Днем выбраться из лесных троп оказалось трудней, чем ночью забрести сюда. Пришлось слезть с коня. Но к полдню выбрался и, разбирая путь по вершинам деревьев, вышел на Рязанскую просеку.
Девятнадцатая глава
МАМАЙ
Степи тянулись далеко вокруг.
По холмам брели стада, и по степям растекался, как пыль, ласковый напев пастушьих дудок.
Осень дула с севера прохладой и порой гнала понизу серые облака.
В степи шли караваны — на юг к Каспию, на юго-восток к Бухаре, на восток в Китай, на юго-запад к генуэзцам в Кафу.
Верблюды смотрели на мир с высоты запрокинутых голов, надменно и равнодушно. Набитые осенним жиром горбы стояли высоко. А ветер раздувал бурые гривы, шерсть покрылась соломой и пылью. Зеленая слюна тянулась из пустых ртов.
День вечерел. Был тот час, когда каждая тень отчетлива и густа, когда земля становится выпуклой, яркой, золотистой.
Степи тянулись далеко вокруг Сарая. Но сам город мирно покоился в тени садов.
Мирно текли ручьи под деревьями, и в зелени сверкали алые платья татарок.
Мамай эти дни проводил в пригородном саду.
Окрест слышно было, как вспыхивали песни, как глухой стук бубна отбивал ритм напева. Спелые плоды, дар оседлой жизни, радовали кочевников, сменивших плеть на заступ.
В тени ветвей, у водоема, обложенного голубым камнем, на ломаных узорах ковра лежала шахматная доска, и генуэзец Бернаба обдумывал: выгодно ли воспользоваться правом короля на конный ход?
Единожды в игре, если король не уходил за башню, если король оказывался перед открытым полем, у него было право вскочить на коня, совершить налет на врага. Но, раз проявив робость, зайдя под защиту башен, король лишался права на этот внезапный ход. Это правило вместе с шахматами завезли в Сарай из Ирана.
Бернаба раздумывал:
«Не лучше ли скрыться в башне, нежели рисковать, хотя и сбив вражеского слона?»
Белое узкое лицо, втиснутое в черный мех бороды, слегка вытянулось, дергался глаз — дурная привычка. Палец медленно полз к доске.
Но Мамай сквозь узкую щель глаз смотрел твердо. На круглом маленьком носу шевелились большие ноздри. Жидкая светлая борода вздрагивала; следя за генуэзцем, он улыбался одной стороной рта.
Разрисованная иранским мастером, просторная доска звякнула подвешенными изнутри колокольчиками: это король Бернабы скрылся в башню.
Мамай свободно вздохнул и тотчас пригрозил королю конницей.

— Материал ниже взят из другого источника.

===== config.mk =====
export PLATFORM = sky130hd
export DESIGN_NAME = abs_bus_sequencer
export DESIGN_NICKNAME = d
export VERILOG_FILES = /design/src/rtl/abs_seq_pkg.sv /design/src/rtl/abs_seq_program.sv /design/src/rtl/abs_seq_regs.sv /design/src/rtl/abs_bus_sequencer.sv
export SDC_FILE = /design/constraint.sdc
export NUM_CORES = 1
export LEC_CHECK = 0
export BUFFER_PORTS_ARGS = -buffer_cell sky130_fd_sc_hd__buf_2
export CORE_ASPECT_RATIO = 1.1
export CORE_UTILIZATION = 57
export CTS_CLUSTER_DIAMETER = 100
export CTS_CLUSTER_SIZE = 10
export DETAILED_ROUTE_END_ITERATION = 8
export PLACE_DENSITY_LB_ADDON = 0.25
export SLEW_MARGIN = 5
export SYNTH_ARGS = -nofsm -noshare
export SYNTH_HDL_FRONTEND = slang
export SYNTH_SLANG_ARGS = --single-unit

===== constraint.sdc =====
create_clock -name clk -period 5.1 [get_ports clk]
set_input_delay 1.02 -clock clk [delete_from_list [all_inputs] [get_ports clk]]
set_output_delay 1.02 -clock clk [all_outputs]
set_load 0.005 [all_outputs]

===== src/rtl/abs_seq_pkg.sv =====
package abs_seq_pkg;

   localparam logic [2:0] CLS_READ  = 3'd0;
   localparam logic [2:0] CLS_WRITE = 3'd1;
   localparam logic [2:0] CLS_RMW   = 3'd2;
   localparam logic [2:0] CLS_JMP   = 3'd3;
   localparam logic [2:0] CLS_JSR   = 3'd4;

   typedef enum logic [3:0] {
      ST_OPL,        // operand low from PC, PC++
      ST_OPH,        // operand high from PC, PC++, form data address
      ST_RD_LO_INC,  // read data low, address++
      ST_RD_LO,      // read data low, address held
      ST_RD_HI,      // read data high
      ST_RD_DUMMY,   // reread, result dropped
      ST_WR_DUMMY,   // write back unmodified low byte
      ST_WR_LO_INC,  // write low, address++
      ST_WR_HI,      // write high
      ST_WR_HI_DEC,  // write high, address--
      ST_WR_LO,      // write low
      ST_DISCARD,    // read at PC without increment, dropped
      ST_PUSH_HI,    // push return high
      ST_PUSH_LO,    // push return low
      ST_FIN         // no bus access, end of sequence
   } step_kind_e;

   typedef struct packed {
      step_kind_e kind;
      logic       perf;
   } step_t;

   function automatic step_t step_lookup(input logic [2:0] cls, input logic wide,
                                         input logic [2:0] idx);
      step_t seq [8];
      for (int i = 0; i < 8; i++) seq[i] = '{ST_FIN, 1'b0};
      seq[0] = '{ST_OPL, 1'b0};
      seq[1] = '{ST_OPH, 1'b0};
      case (cls)
         CLS_WRITE: begin
            seq[2] = '{ST_WR_LO_INC, 1'b1};
            if (wide) seq[3] = '{ST_WR_HI, 1'b0};
         end
         CLS_RMW: begin
            if (wide) begin
               seq[2] = '{ST_RD_LO_INC, 1'b0};
               seq[3] = '{ST_RD_HI, 1'b0};
               seq[4] = '{ST_RD_DUMMY, 1'b0};
               seq[5] = '{ST_WR_HI_DEC, 1'b1};
               seq[6] = '{ST_WR_LO, 1'b0};
            end else begin
               seq[2] = '{ST_RD_LO, 1'b0};
               seq[3] = '{ST_WR_DUMMY, 1'b0};
               seq[4] = '{ST_WR_LO, 1'b1};
            end
         end
         CLS_JMP: seq[2] = '{ST_FIN, 1'b1};
         CLS_JSR: begin
            seq[2] = '{ST_DISCARD, 1'b0};
            seq[3] = '{ST_PUSH_HI, 1'b1};
            seq[4] = '{ST_PUSH_LO, 1'b0};
         end
         default: begin
            seq[2] = '{ST_RD_LO_INC, 1'b0};
            if (wide) begin
               seq[3] = '{ST_RD_HI, 1'b0};
               seq[4] = '{ST_FIN, 1'b1};
            end else begin
               seq[3] = '{ST_FIN, 1'b1};
            end
         end
      endcase
      return seq[idx];
   endfunction

endpackage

Выточенные китайским резчиком, костяные воины снова замерли: Бернаба тщательно обдумывал каждый ход. Мамай отвечал сразу.
Туфля, расшитая золотом, сползла с поджатой ноги, и обнажилась пятка, окрашенная киноварью. Мамай, затаившись, снова ждал генуэзца.

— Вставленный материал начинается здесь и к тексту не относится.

**src/rtl/cpu_pkg.sv**
```systemverilog
package cpu_pkg;
  localparam int OPW = 3;

  localparam logic [OPW-1:0] OP_MV  = 3'd0;
  localparam logic [OPW-1:0] OP_MVI = 3'd1;
  localparam logic [OPW-1:0] OP_ADD = 3'd2;
  localparam logic [OPW-1:0] OP_SUB = 3'd3;

  typedef enum logic [1:0] {
    ST_IDLE = 2'd0,
    ST_S1   = 2'd1,
    ST_S2   = 2'd2,
    ST_S3   = 2'd3
  } step_e;
endpackage

```
**src/rtl/cpu_regfile.sv**
```systemverilog
module cpu_regfile #(
  parameter int DW   = 16,
  parameter int NREG = 8
) (
  input  logic                     clk_i,
  input  logic                     rst_ni,
  input  logic [NREG-1:0]          wr_i,
  input  logic [DW-1:0]            bus_i,
  output logic [NREG-1:0][DW-1:0]  regs_o
);
  for (genvar i = 0; i < NREG; i++) begin : g_reg
    always_ff @(posedge clk_i or negedge rst_ni) begin
      if (!rst_ni)      regs_o[i] <= '0;
      else if (wr_i[i]) regs_o[i] <= bus_i;
    end
  end
endmodule

```
**src/rtl/cpu_alu.sv**
```systemverilog
module cpu_alu #(
  parameter int DW = 16
) (
  input  logic          clk_i,
  input  logic          rst_ni,
  input  logic [DW-1:0] bus_i,
  input  logic          a_load_i,
  input  logic          g_load_i,
  input  logic          sub_i,
  output logic [DW-1:0] g_o
);
  logic [DW-1:0] a_q;
  logic [DW-1:0] sum;

  // wraps modulo 2^DW, no flags
  assign sum = sub_i ? (a_q - bus_i) : (a_q + bus_i);

  always_ff @(posedge clk_i or negedge rst_ni) begin
    if (!rst_ni) begin
      a_q <= '0;
      g_o <= '0;
    end else begin
      if (a_load_i) a_q <= bus_i;
      if (g_load_i) g_o <= sum;
    end
  end
endmodule

```
**src/rtl/cpu_bus_mux.sv**
```systemverilog
module cpu_bus_mux #(
  parameter int DW   = 16,
  parameter int NSRC = 10
) (
  input  logic [NSRC-1:0]          sel_i,
  input  logic [NSRC-1:0][DW-1:0]  src_i,
  output logic [DW-1:0]            bus_o
);
  // AND-OR over one-hot select; zero when nothing selected
  always_comb begin
    bus_o = '0;
    for (int i = 0; i < NSRC; i++) bus_o |= {DW{sel_i[i]}} & src_i[i];
  end
endmodule

```
**src/rtl/cpu_ctrl.sv**
```systemverilog
module cpu_ctrl
  import cpu_pkg::*;
#(
  parameter int NREG = 8,
  parameter int RW   = $clog2(NREG),
  parameter int IRW  = OPW + 2 * RW,
  parameter int NSRC = NREG + 2
) (
  input  logic              clk_i,
  input  logic              rst_ni,
  input  logic              run_i,
  input  logic [IRW-1:0]    instr_i,
  output logic [NSRC-1:0]   sel_o,
  output logic [NREG-1:0]   wr_o,
  output logic              a_load_o,
  output logic              g_load_o,
  output logic              sub_o,
  output logic              done_o,
  output step_e             step_o,
  output logic [OPW-1:0]    op_o
);
  localparam int SEL_G   = NREG;
  localparam int SEL_DIN = NREG + 1;

  logic [IRW-1:0]  ir_q;
  step_e           step_d;
  logic            ir_load;
  logic [RW-1:0]   fx, fy;
  logic [NREG-1:0] x_oh, y_oh;

  assign op_o = ir_q[IRW-1 -: OPW];
  assign fx   = ir_q[2*RW-1 -: RW];
  assign fy   = ir_q[RW-1:0];
  assign x_oh = {{(NREG-1){1'b0}}, 1'b1} << fx;
  assign y_oh = {{(NREG-1){1'b0}}, 1'b1} << fy;

  always_comb begin
    step_d   = step_o;
    ir_load  = 1'b0;
    sel_o    = '0;
    wr_o     = '0;
    a_load_o = 1'b0;
    g_load_o = 1'b0;
    sub_o    = 1'b0;
    done_o   = 1'b0;
    unique case (step_o)
      ST_IDLE: begin
        if (run_i) begin
          ir_load = 1'b1;
          step_d  = ST_S1;
        end
      end
      ST_S1: begin
        step_d = ST_IDLE;
        case (op_o)
          OP_MV: begin
            sel_o  = {2'b00, y_oh};
            wr_o   = x_oh;
            done_o = 1'b1;
          end
          OP_MVI: begin
            sel_o[SEL_DIN] = 1'b1;
            wr_o   = x_oh;
            done_o = 1'b1;
          end
          OP_ADD, OP_SUB: begin
            sel_o    = {2'b00, x_oh};
            a_load_o = 1'b1;
            step_d   = ST_S2;
          end
          default: ;  // undefined: back to idle, nothing written
        endcase
      end
      ST_S2: begin
        sel_o    = {2'b00, y_oh};
        g_load_o = 1'b1;
        sub_o    = (op_o == OP_SUB);
        step_d   = ST_S3;
      end
      ST_S3: begin
        sel_o[SEL_G] = 1'b1;
        wr_o   = x_oh;
        done_o = 1'b1;
        step_d = ST_IDLE;
      end
      default: step_d = ST_IDLE;
    endcase
  end

  always_ff @(posedge clk_i or negedge rst_ni) begin
    if (!rst_ni) begin
      step_o <= ST_IDLE;
      ir_q   <= '0;
    end else begin
      step_o <= step_d;
      if (ir_load) ir_q <= instr_i;
    end
  end
endmodule

```
**src/rtl/bus_cpu.sv**
```systemverilog
module bus_cpu
  import cpu_pkg::*;
#(
  parameter int DW   = 16,
  parameter int NREG = 8
) (
  input  logic          clk_i,
  input  logic          rst_ni,
  input  logic          run_i,
  input  logic [DW-1:0] data_i,
  output logic          done_o,
  output logic [DW-1:0] bus_o
);
  localparam int RW   = $clog2(NREG);
  localparam int IRW  = OPW + 2 * RW;
  localparam int NSRC = NREG + 2;

  logic [NSRC-1:0]         sel;
  logic [NREG-1:0]         wr;
  logic                    a_load, g_load, sub;
  logic [NREG-1:0][DW-1:0] regs;
  logic [DW-1:0]           g_q;
  logic [NSRC-1:0][DW-1:0] srcs;
  step_e                   step_q;
  logic [OPW-1:0]          ir_op;

  assign srcs = {data_i, g_q, regs};

  cpu_ctrl #(.NREG(NREG)) u_ctrl (
    .clk_i    (clk_i),
    .rst_ni   (rst_ni),
    .run_i    (run_i),
    .instr_i  (data_i[DW-1 -: IRW]),
    .sel_o    (sel),
    .wr_o     (wr),
    .a_load_o (a_load),
    .g_load_o (g_load),
    .sub_o    (sub),
    .done_o   (done_o),
    .step_o   (step_q),
    .op_o     (ir_op)
  );

  cpu_regfile #(.DW(DW), .NREG(NREG)) u_regs (
    .clk_i  (clk_i),
    .rst_ni (rst_ni),
    .wr_i   (wr),
    .bus_i  (bus_o),
    .regs_o (regs)
  );

  cpu_alu #(.DW(DW)) u_alu (
    .clk_i    (clk_i),
    .rst_ni   (rst_ni),
    .bus_i    (bus_o),
    .a_load_i (a_load),
    .g_load_i (g_load),
    .sub_i    (sub),
    .g_o      (g_q)
  );

  cpu_bus_mux #(.DW(DW), .NSRC(NSRC)) u_mux (
    .sel_i (sel),
    .src_i (srcs),
    .bus_o (bus_o)
  );
endmodule

```
**config.mk**
```make
export PLATFORM = sky130hd
export DESIGN_NAME = bus_cpu
export DESIGN_NICKNAME = d
export VERILOG_FILES = /design/src/rtl/cpu_pkg.sv /design/src/rtl/cpu_regfile.sv /design/src/rtl/cpu_alu.sv /design/src/rtl/cpu_bus_mux.sv /design/src/rtl/cpu_ctrl.sv /design/src/rtl/bus_cpu.sv
export SDC_FILE = /design/constraint.sdc
export NUM_CORES = 1
export LEC_CHECK = 0
export BUFFER_PORTS_ARGS = -buffer_cell sky130_fd_sc_hd__buf_2
export CAP_MARGIN = 20
export CELL_PAD_IN_SITES_DETAIL_PLACEMENT = 1
export CELL_PAD_IN_SITES_GLOBAL_PLACEMENT = 2
export CORE_MARGIN = 2
export CORE_UTILIZATION = 40
export CTS_CLUSTER_DIAMETER = 120
export DETAILED_ROUTE_END_ITERATION = 10
export PLACE_DENSITY_LB_ADDON = 0.1
export RECOVER_POWER = 25
export SYNTH_ARGS = -nofsm -noshare
export SYNTH_HDL_FRONTEND = slang
export SYNTH_SLANG_ARGS = --single-unit
```
**constraint.sdc**
```tcl
create_clock -name clk_i -period 6.6 [get_ports clk_i]
set_input_delay 0.99 -clock clk_i [delete_from_list [all_inputs] [get_ports clk_i]]
set_output_delay 0.99 -clock clk_i [all_outputs]
set_load 0.03 [all_outputs]
```
== After elaboration in Yosys (flattened, before gate mapping) ==
Index checks and enable logic that the tools add are counted.
Cells by class
  bitwise operators: 19
  reductions and logical operators: 4
  $add $sub $neg: 2
  multiplexer cells: 19
  eq/ne operators: 7
  shift operators: 2
Operators with widths (count)
  $and 16x16->16: 10
  $or 16x16->16: 9
  $pmux 8 s2: 3
  $add 16x16->16: 1
  $mux 16: 1
  $shl 1x3->8 const A: 2
  $sub 16x16->16: 1
  $mux 1: 9
  $mux 8: 1
  $pmux 2 s4: 1
  $eq 3x2->1 const B: 2
  $eq 2x2->1 const B: 2
  $mux 2: 2
  $pmux 1 s2: 2
  $reduce_or 2->1: 2
  $eq 3x1->1 const B: 1
  $logic_not 3->1: 1
  $eq 2x1->1 const B: 1
  $logic_not 2->1: 1
  $ne 2x2->1 const B: 1
Word-level totals
  output and inout bits: 17
  register bits after elaboration: 171
  word-level logic and storage cells: 65
  bits of input ports: 19

== Depth between registers and ports, before layout ==
  depth in word-level cells: 16
  gate-level depth with buffers: 26
  gate-level depth less buffers: 22

== Modules after synthesis ==
Synthesis repeated with hierarchy kept, for this count alone.
Second synthesis, totals
  cell total of the unflattened synthesis: 690
  area total of the unflattened synthesis: 9143.8 µm²
Modules (own cells, without submodules)
  cpu_regfile: times used 1, seq. area each 3203.1 µm², cells an instance 272, area an instance 5195.0 µm²
  cpu_alu: times used 1, seq. area each 800.8 µm², cells an instance 229, area an instance 2263.4 µm²
  cpu_bus_mux: times used 1, seq. area each 0.0 µm², cells an instance 116, area an instance 934.6 µm²
  cpu_ctrl: times used 1, seq. area each 275.3 µm², cells an instance 73, area an instance 750.7 µm²

== Least setup slack after synthesis ==
No wires, ideal clock.
  path type: reg-to-reg
  start point: reg u_ctrl.step_o[0]
  end point: reg u_alu.g_o[15]
  clock period less this slack: 5.394 ns
  path buffers: 2
  library setup time: 0.125 ns
  arrival: 5.269 ns
  cell stages (with the launch flop): 24
  required time: 6.475 ns
  slack: 1.206 ns
  path through: dfrtp_1 -> inv_1 -> ha_1 -> buf_2 -> nor4b_1 -> o211a_1 -> a2111o_1 -> a2111oi_1 -> o211a_2 -> clkbuf_1 -> ha_1 -> and2_1 -> a21oi_1 -> xnor2_1 -> ha_1 -> o2111ai_1 -> nand3_1 -> o41ai_1 -> o2111ai_1 -> a31o_2 -> a21oi_1 -> o21bai_1 -> xnor3_1 -> mux2_4
On the way
  longest elaborated chain between the ends: 14
  elaborated cells between the ends (all ways): 30
  classes of those cells: 2 x add/sub; 3 x eq/ne; 6 x mux; 19 x bitwise
Ends and longest elaborated chain
  start: declaration: RTL line cpu_ctrl.sv:19  | output step_e step_o,
  start signal: assignment: RTL line cpu_ctrl.sv:95  | step_o <= step_d;
  $eq 2x2->1 or $eq 2x1->1 (tied branches): RTL line cpu_ctrl.sv:46  | unique case (step_o)
  $pmux 8 s2: RTL line cpu_ctrl.sv:46
  $and 16x16->16: RTL line cpu_bus_mux.sv:12  | for (int i = 0; i < NSRC; i++) bus_o |= {DW{sel_i[i]}} & src_i[i];
  $or 16x16->16 (9 in series): RTL line cpu_bus_mux.sv:12
  $add 16x16->16 or $sub 16x16->16 (tied branches): RTL line cpu_alu.sv:16  | assign sum = sub_i ? (a_q - bus_i) : (a_q + bus_i);
  $mux 16: RTL line cpu_alu.sv:16
  end signal: assignment: RTL line cpu_alu.sv:24  | if (g_load_i) g_o <= sum;
  end: declaration: RTL line cpu_alu.sv:10  | output logic [DW-1:0] g_o
Several ways; a longest one is shown, not always the timed one.
A chain may end at the register's enable or synchronous reset.

== Worst setup path after layout ==
Ends and elaborated chain as after synthesis.

==> flow_metrics.py <==
metrics = {
    "outcome": {
        "outcome": "finished, violations left",
        "violations": "capacitance limit, slew limit",
    },
    "floorplanning": {
        "initial_core_util_pct": 40.96,
        "coreArea_um2": 21890,
        "io-pin-count": 36,
        "die_w_um": 153.7,
        "die_h_um": 153.7,
        "num_rows": 54,
        "die-area_um2": 23630,
    },
    "sta": {
        "fin_setup_tns_ns": 0,
        "min_period_over_period_pct": 90.73,
        "tightest_slew_ns": 4.802,
        "fin_skew_ns": 0.01548,
        "hold_viol": 0,
        "max_freq_mhz": 167.0,
        "setup_viol": 0,
        "rsz0062_at_grt": "no",
        "finalMaxSlewViolations": 102,
        "relSlewSlack_pct": -220.1,
        "post-route-min-period_ns": 5.988,
    },
    "layout": {
        "nets": 1017,
        "drive_above_1_share_pct": 14.04,
        "area_delta_synth_final_pct": 11.85,
        "diodes": 0,
        "n_fill_cell": 2522,
    },
    "setup_path": {
        "rrSetupSlack_ns": 0.61,
        "max_stage_delay_ns": 0.59,
        "worstRegToRegCells": 21,
        "cp_num_cells": 21,
        "path_delay_family": "compound AO/OA/AOI/OAI gates",
        "cp-start-kind": "register",
        "worstPathMaxFanout": 16,
        "arrival_ns": 6.32,
        "setup.worst_path.end_class": "register",
        "critical_path.cell_chain": "inv_1 > ha_1 > inv_1 > nand2_2 > a32o_1 > a2111oi_2 > and4_1 > inv_4 > nor3_4 > and4_4 > nor2_1 > xnor2_1 > ha_1 > and3_1 > a21oi_1 > o2111ai_1 > a31o_2 > a21oi_1 > o21bai_1 > xnor3_1 > mux2_4",
        "worstPathBufferInverterCount": 3,
        "r2r-end": "u_alu.g_o[15]$_DFFE_PN0N_",
        "crit_type": "register to register",
        "r2r-start": "u_ctrl.step_o[0]$_DFFE_PN0P_",
        "crit_slowest_cell": "and4_1",
        "crit_required_ns": 6.93,
    },
    "clocking": {
        "clk_path_buf_depth": 2,
        "cts_resized": 0,
        "cts_tree": "yes",
        "cts.sinks": 171,
        "numCtsBuffers": 17,
        "htreeDepth": 4,
        "clk_latency_ns": 0.45,
        "root_buffer": "clkbuf_16",
        "postCtsSetupBuffers": 0,
        "clk_pin_slew_worst_paths_ns": 0.07,
        "cts_hold_buffers": 0,
    },
    "global_route": {
        "grt_first_pass_wirelength_mm": 48.73,
        "grt_max_degree": 102,
        "grt_usage_pct": 27.52,
        "grt_pass1_vias": 7909,
        "grt_overflow": 0,
        "antenna_found_initial": 0,
    },
    "synthesis": {
        "syn-cell-area_um2": 8967,
        "synth-edff-count": 0,
        "synthFlopType": "dfrtp_1",
        "synth-seq-cells": 171,
        "ys_top_cells_by_area": "dfrtp_1 48%, o21ai_0 9.0%, nand2_1 8.0%, ha_1 2.8%, mux2_2 2.5%",
        "yosysTopAreaCellShare_pct": 47.72,
        "synth_common_cells": "190 x nand2_1, 171 x dfrtp_1, 162 x o21ai_0, 53 x clkbuf_1, 41 x inv_1",
        "synthesis.yosys.warnings": 0,
        "syn-num-nets": 1003,
        "synth.most_common_cell": "nand2_1",
        "syn_avg_cell_area_um2": 9.312,
        "yosysTopAreaCell": "dfrtp_1",
        "synth_seq_area_share_pct": 47.72,
        "synth_cell_types": 78,
        "async_reset_ff_share_pct": 100.0,
        "synth_cells": 963,
    },
    "routing": {
        "drtIter0Drc": 582,
        "ant_nets": 0,
        "finalWirelength_mm": 31.44,
        "drc": 0,
        "drt_first_pass_iters": 5,
        "vias_per_cell": 5.907,
        "vias": 7502,
        "wl_per_cell_um": 24.76,
    },
    "place": {
        "gp_congestion": 0.9055,
        "dp_hpwl_mm": 22.64,
        "numPortBuffers": 35,
    },
    "worst_hold_path": {
        "worstHoldEndpoint": "u_regs.regs_o[71]$_DFFE_PN0P_",
        "min_from": "u_regs.regs_o[71]$_DFFE_PN0P_",
        "min_path_cells": 2,
        "hp-class": "register to register",
    },
    "flow_run": {
        "maxCapViolations": 1,
    },
}
## sequential cells by signal (all words and copies together) (netlist names), named ones only
signal / flops
u_alu.a_q: 16
u_ctrl.ir_q: 9
u_alu.g_o: 16
u_ctrl.step_o: 1
u_regs.regs_o: 128
## cells in the final DEF, fill, tap and decap left out, types with 4 or more instances in the layout
master     netlist  final
mux2_2          20     20
and3b_1          4      4
buf_2           11     34
buf_4            0     31
inv_1           41     41
mux2i_1          7      7
a22oi_1         28     28
ha_1            20     20
o2111ai_1        5      5
clkinv_8         0      4
inv_8            0      4
a22o_1           8      8
a221oi_1         4      4
o21ai_0        162    162
o21ai_1          4      4
nand3_1         15     15
nor2b_1         10     10
nor2_1          23     23
and3_1           7      7
dfrtp_1        171    171
and4_1           5      5
clkbuf_16        0     17
a222oi_1        16     16
and4_4           4      4
nand2_1        190    190
o211ai_1         6      6
nor3_1           8      8
o21a_1           6      6
a21oi_1         22     22
a31oi_1          6      6
and2_1           6      6
xnor2_1         21     21
## logic make-up (layout without fill, tap and decap cells)
logic type	count (synthesis)	count (layout)	share of synthesized area (%)
AND/OR/NAND/NOR	300	300	16.19
multiplexers	28	28	3.460
adder cells (fa/ha/maj)	21	21	3.014
AO/OA/AOI/OAI	305	305	21.67
buffers and inverters	114	141	5.456
flip-flops	171	171	47.72
XOR/XNOR	24	24	2.498
## final cells by class
cell class                 count  area, um2  share of cell area (%)
sequential                   171       4279                   42.66
inverter                      42      160.2                   1.597
clock buffer                  17      425.4                   4.242
multi-input combinational    678       4199                   41.87
clock inverter                15      175.2                   1.747
timing repair buffer          67      440.4                   4.391
tap                          280      350.3                   3.493
## worst register-to-register path, stage by stage, from the launching register on
cell	delay, ns
dfrtp_1	0.43
inv_1	0.10
ha_1	0.32
inv_1	0.52
nand2_2	0.16
a32o_1	0.46
a2111oi_2	0.45
and4_1	0.59
inv_4	0.09
nor3_4	0.26
and4_4	0.30
nor2_1	0.06
xnor2_1	0.15
ha_1	0.38
and3_1	0.20
a21oi_1	0.17
o2111ai_1	0.14
a31o_2	0.27
a21oi_1	0.15
o21bai_1	0.07
xnor3_1	0.36
mux2_4	0.26
## through the flow
step | hold slack (ns) | setup WS (ns) | std cells | instance area (um2) | util, %
after global routing | 0.5190 | 0.07435 | 1270 | 10030 | 45.82
after floorplan | 0.4435 | 1.206 | 963 | 8967 | -
after detailed placement | 0.4721 | 0.6187 | 1237 | 9403 | 42.95
after global placement | 0.4604 | 0.8205 | 1237 | 9403 | 42.95
after CTS | 0.4849 | 0.6231 | 1269 | 10000 | 45.70
final | 0.4798 | 0.6119 | 1270 | 10030 | 45.82
## metal layers
| layer | wire length, um | global-route usage, % | vias to the layer above |
|---|---|---|---|
| li1 | - | - | 3448 |
| met1 | 14780 | 39.11 | 3839 |
| met2 | 14620 | 43.98 | 185 |
| met3 | 1535 | 4.651 | 30 |
| met4 | 509 | 6.859 | 0 |
| met5 | 0 | 0 | - |
## worst max path at each step
stage / startpoint / endpoint
after floorplan: u_ctrl.step_o[0]$_DFFE_PN0P_ / u_alu.g_o[15]$_DFFE_PN0N_
after global placement: u_ctrl.step_o[0]$_DFFE_PN0P_ / u_alu.g_o[14]$_DFFE_PN0N_
after detailed placement: u_ctrl.step_o[0]$_DFFE_PN0P_ / u_alu.g_o[14]$_DFFE_PN0N_
after CTS: u_ctrl.step_o[0]$_DFFE_PN0P_ / u_alu.g_o[14]$_DFFE_PN0N_
after global routing: u_ctrl.step_o[0]$_DFFE_PN0P_ / u_alu.g_o[14]$_DFFE_PN0N_
final: u_ctrl.step_o[0]$_DFFE_PN0P_ / u_alu.g_o[15]$_DFFE_PN0N_
Power is left out: the tool's default activity adds up to more than one toggle a clock period on the data nets, which glitch-free logic cannot reach.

Халат из плотного самаркандского шелка туго обтягивал мальчишеское тельце Мамая. Голова была тщательно выбрита, но борода огорчала — светла, редка. А в иранских рисунках так округлы и густы бороды ханов, так круглы глаза, так узки ладони. У Мамая же ладони, натертые, как и пятки, алой хной, круглы, а не узки, как хотелось бы ему. И Мамай все еще не хан, как хотелось бы Мамаю.